Stored items:
===== src/rtl/nasti_lite_reader_buf.sv =====
// First-word-fall-through response FIFO; head, empty and full all come straight from flops.
// A push and a pop in the same cycle are both honoured, even when full.
module nasti_lite_reader_buf #(
    parameter int WIDTH = 35,
    parameter int DEPTH = 2
) (
    input  logic             clk,
    input  logic             rstn,
    input  logic             push,
    input  logic [WIDTH-1:0] push_data,
    input  logic             pop,
    output logic [WIDTH-1:0] head_data,
    output logic             empty,
    output logic             full
);
    localparam int PTR_W = (DEPTH > 1) ? $clog2(DEPTH) : 1;
    localparam int CNT_W = $clog2(DEPTH + 1);
    localparam logic [PTR_W-1:0] LAST_PTR = PTR_W'(DEPTH - 1);
    localparam logic [CNT_W-1:0] FULL_CNT = CNT_W'(DEPTH);

    logic [WIDTH-1:0] mem_q [DEPTH];
    logic [WIDTH-1:0] mem_d [DEPTH];
    logic [PTR_W-1:0] wr_ptr_q, wr_ptr_d, rd_ptr_q, rd_ptr_d;
    logic [CNT_W-1:0] cnt_q, cnt_d;
    logic             empty_q, empty_d, full_q, full_d;
    logic             do_push, do_pop;

    always_comb begin
        mem_d    = mem_q;
        wr_ptr_d = wr_ptr_q;
        rd_ptr_d = rd_ptr_q;
        cnt_d    = cnt_q;
        do_pop   = pop && !empty_q;
        do_push  = push && (!full_q || do_pop);
        if (do_push) begin
            mem_d[wr_ptr_q] = push_data;
            wr_ptr_d = (wr_ptr_q == LAST_PTR) ? '0 : wr_ptr_q + 1'b1;
        end
        if (do_pop) begin
            rd_ptr_d = (rd_ptr_q == LAST_PTR) ? '0 : rd_ptr_q + 1'b1;
        end
        case ({do_push, do_pop})
            2'b10:   cnt_d = cnt_q + 1'b1;
            2'b01:   cnt_d = cnt_q - 1'b1;
            default: cnt_d = cnt_q;
        endcase
        empty_d = (cnt_d == '0);
        full_d  = (cnt_d == FULL_CNT);
    end

    always_ff @(posedge clk or negedge rstn) begin
        if (!rstn) begin
            for (int i = 0; i < DEPTH; i++) mem_q[i] <= '0;
            wr_ptr_q <= '0;
            rd_ptr_q <= '0;
            cnt_q    <= '0;
            empty_q  <= 1'b1;
            full_q   <= 1'b0;
        end else begin
            mem_q    <= mem_d;
            wr_ptr_q <= wr_ptr_d;
            rd_ptr_q <= rd_ptr_d;
            cnt_q    <= cnt_d;
            empty_q  <= empty_d;
            full_q   <= full_d;
        end
    end

    assign head_data = mem_q[rd_ptr_q];
    assign empty     = empty_q;
    assign full      = full_q;

    a_no_push_full: assert property (@(posedge clk) disable iff (!rstn) !(push && full_q));

endmodule


===== src/rtl/nasti_lite_reader.sv =====
// Replays each beat of a NASTI INCR read burst as a single Lite read and reassembles the
// Lite responses into one NASTI R burst; outstanding Lite reads are capped at the buffer depth.
module nasti_lite_reader
    import nasti_lite_reader_pkg::*;
#(
    parameter int ID_WIDTH   = 2,
    parameter int ADDR_WIDTH = 32,
    parameter int DATA_WIDTH = 32,
    parameter int USER_WIDTH = 1,
    parameter int BUF_DEPTH  = 2
) (
    input  logic                  clk,
    input  logic                  rstn,
    input  logic [ID_WIDTH-1:0]   nasti_ar_id,
    input  logic [ADDR_WIDTH-1:0] nasti_ar_addr,
    input  logic [7:0]            nasti_ar_len,
    input  logic [2:0]            nasti_ar_size,
    input  logic [1:0]            nasti_ar_burst,
    input  logic                  nasti_ar_lock,
    input  logic [3:0]            nasti_ar_cache,
    input  logic [2:0]            nasti_ar_prot,
    input  logic [3:0]            nasti_ar_qos,
    input  logic [3:0]            nasti_ar_region,
    input  logic [USER_WIDTH-1:0] nasti_ar_user,
    input  logic                  nasti_ar_valid,
    output logic                  nasti_ar_ready,
    output logic [ID_WIDTH-1:0]   nasti_r_id,
    output logic [DATA_WIDTH-1:0] nasti_r_data,
    output logic [1:0]            nasti_r_resp,
    output logic                  nasti_r_last,
    output logic [USER_WIDTH-1:0] nasti_r_user,
    output logic                  nasti_r_valid,
    input  logic                  nasti_r_ready,
    output logic [ADDR_WIDTH-1:0] lite_ar_addr,
    output logic [2:0]            lite_ar_prot,
    output logic [3:0]            lite_ar_qos,
    output logic [3:0]            lite_ar_region,
    output logic [USER_WIDTH-1:0] lite_ar_user,
    output logic                  lite_ar_valid,
    input  logic                  lite_ar_ready,
    input  logic [DATA_WIDTH-1:0] lite_r_data,
    input  logic [1:0]            lite_r_resp,
    input  logic [USER_WIDTH-1:0] lite_r_user,
    input  logic                  lite_r_valid,
    output logic                  lite_r_ready
);
    localparam int BUF_WIDTH   = DATA_WIDTH + 2 + USER_WIDTH;
    localparam int LIMIT_WIDTH = CNT_WIDTH + 1;
    localparam logic [LIMIT_WIDTH-1:0] OUTSTANDING_MAX = LIMIT_WIDTH'(BUF_DEPTH);

    reader_state_t          state_q, state_d;
    logic [CNT_WIDTH-1:0]   ar_cnt_q, ar_cnt_d, r_cnt_q, r_cnt_d;
    nasti_req_t             req_q, req_d;
    logic [ID_WIDTH-1:0]    id_q, id_d;
    logic [ADDR_WIDTH-1:0]  addr_q, addr_d;
    logic [USER_WIDTH-1:0]  user_q, user_d;

    logic [CNT_WIDTH-1:0]   outstanding, last_idx;
    logic                   in_burst, lite_ar_fire, lite_r_fire, nasti_r_fire;
    logic                   buf_empty, buf_full;
    logic [BUF_WIDTH-1:0]   buf_head;
    logic                   unused_ok;

    assign in_burst    = (state_q == S_BURST);
    assign outstanding = in_flight(ar_cnt_q, r_cnt_q);
    assign last_idx    = {1'b0, req_q.len};

    // ar_cnt only moves on a handshake, so a pending address is held stable until accepted.
    assign lite_ar_valid  = in_burst && (ar_cnt_q <= last_idx)
                            && ({1'b0, outstanding} < OUTSTANDING_MAX);
    assign lite_ar_addr   = addr_q + (ADDR_WIDTH'(ar_cnt_q) << req_q.size);
    assign lite_ar_prot   = req_q.prot;
    assign lite_ar_qos    = req_q.qos;
    assign lite_ar_region = req_q.region;
    assign lite_ar_user   = user_q;
    assign lite_ar_fire   = lite_ar_valid && lite_ar_ready;

    assign lite_r_ready = in_burst;
    assign lite_r_fire  = lite_r_valid && lite_r_ready;

    assign nasti_r_valid = !buf_empty;
    assign nasti_r_fire  = nasti_r_valid && nasti_r_ready;
    assign nasti_r_id    = id_q;
    assign nasti_r_last  = (r_cnt_q == last_idx);
    assign {nasti_r_data, nasti_r_resp, nasti_r_user} = buf_head;

    // Lock/cache have no Lite counterpart; burst is only checked at accept.
    assign unused_ok = ^{req_q.lock, req_q.cache, req_q.burst, buf_full};

    always_comb begin
        state_d        = state_q;
        ar_cnt_d       = ar_cnt_q;
        r_cnt_d        = r_cnt_q;
        req_d          = req_q;
        id_d           = id_q;
        addr_d         = addr_q;
        user_d         = user_q;
        nasti_ar_ready = 1'b0;
        case (state_q)
            S_IDLE: begin
                nasti_ar_ready = 1'b1;
                if (nasti_ar_valid) begin
                    req_d.len    = nasti_ar_len;
                    req_d.size   = nasti_ar_size;
                    req_d.burst  = nasti_ar_burst;
                    req_d.lock   = nasti_ar_lock;
                    req_d.cache  = nasti_ar_cache;
                    req_d.prot   = nasti_ar_prot;
                    req_d.qos    = nasti_ar_qos;
                    req_d.region = nasti_ar_region;
                    id_d         = nasti_ar_id;
                    addr_d       = nasti_ar_addr;
                    user_d       = nasti_ar_user;
                    ar_cnt_d     = '0;
                    r_cnt_d      = '0;
                    state_d      = S_BURST;
                end
            end
            S_BURST: begin
                if (lite_ar_fire) ar_cnt_d = ar_cnt_q + 1'b1;
                if (nasti_r_fire) begin
                    r_cnt_d = r_cnt_q + 1'b1;
                    if (nasti_r_last) state_d = S_IDLE;
                end
            end
            default: state_d = S_IDLE;
        endcase
    end

    always_ff @(posedge clk or negedge rstn) begin
        if (!rstn) begin
            state_q  <= S_IDLE;
            ar_cnt_q <= '0;
            r_cnt_q  <= '0;
            req_q    <= '0;
            id_q     <= '0;
            addr_q   <= '0;
            user_q   <= '0;
        end else begin
            state_q  <= state_d;
            ar_cnt_q <= ar_cnt_d;
            r_cnt_q  <= r_cnt_d;
            req_q    <= req_d;
            id_q     <= id_d;
            addr_q   <= addr_d;
            user_q   <= user_d;
        end
    end

    nasti_lite_reader_buf #(
        .WIDTH (BUF_WIDTH),
        .DEPTH (BUF_DEPTH)
    ) u_buf (
        .clk       (clk),
        .rstn      (rstn),
        .push      (lite_r_fire),
        .push_data ({lite_r_data, lite_r_resp, lite_r_user}),
        .pop       (nasti_r_fire),
        .head_data (buf_head),
        .empty     (buf_empty),
        .full      (buf_full)
    );

    a_burst_incr: assert property (@(posedge clk) disable iff (!rstn)
        (nasti_ar_valid && nasti_ar_ready) |-> (nasti_ar_burst == BURST_INCR));
    a_no_lite_r_idle: assert property (@(posedge clk) disable iff (!rstn)
        (state_q == S_IDLE) |-> !lite_r_valid);

endmodule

* **TASK STATEMENT**: Of all the lines above, count the ones that include the string "parameter" and give the number alone.

* **WRITTEN SOLUTION**: 7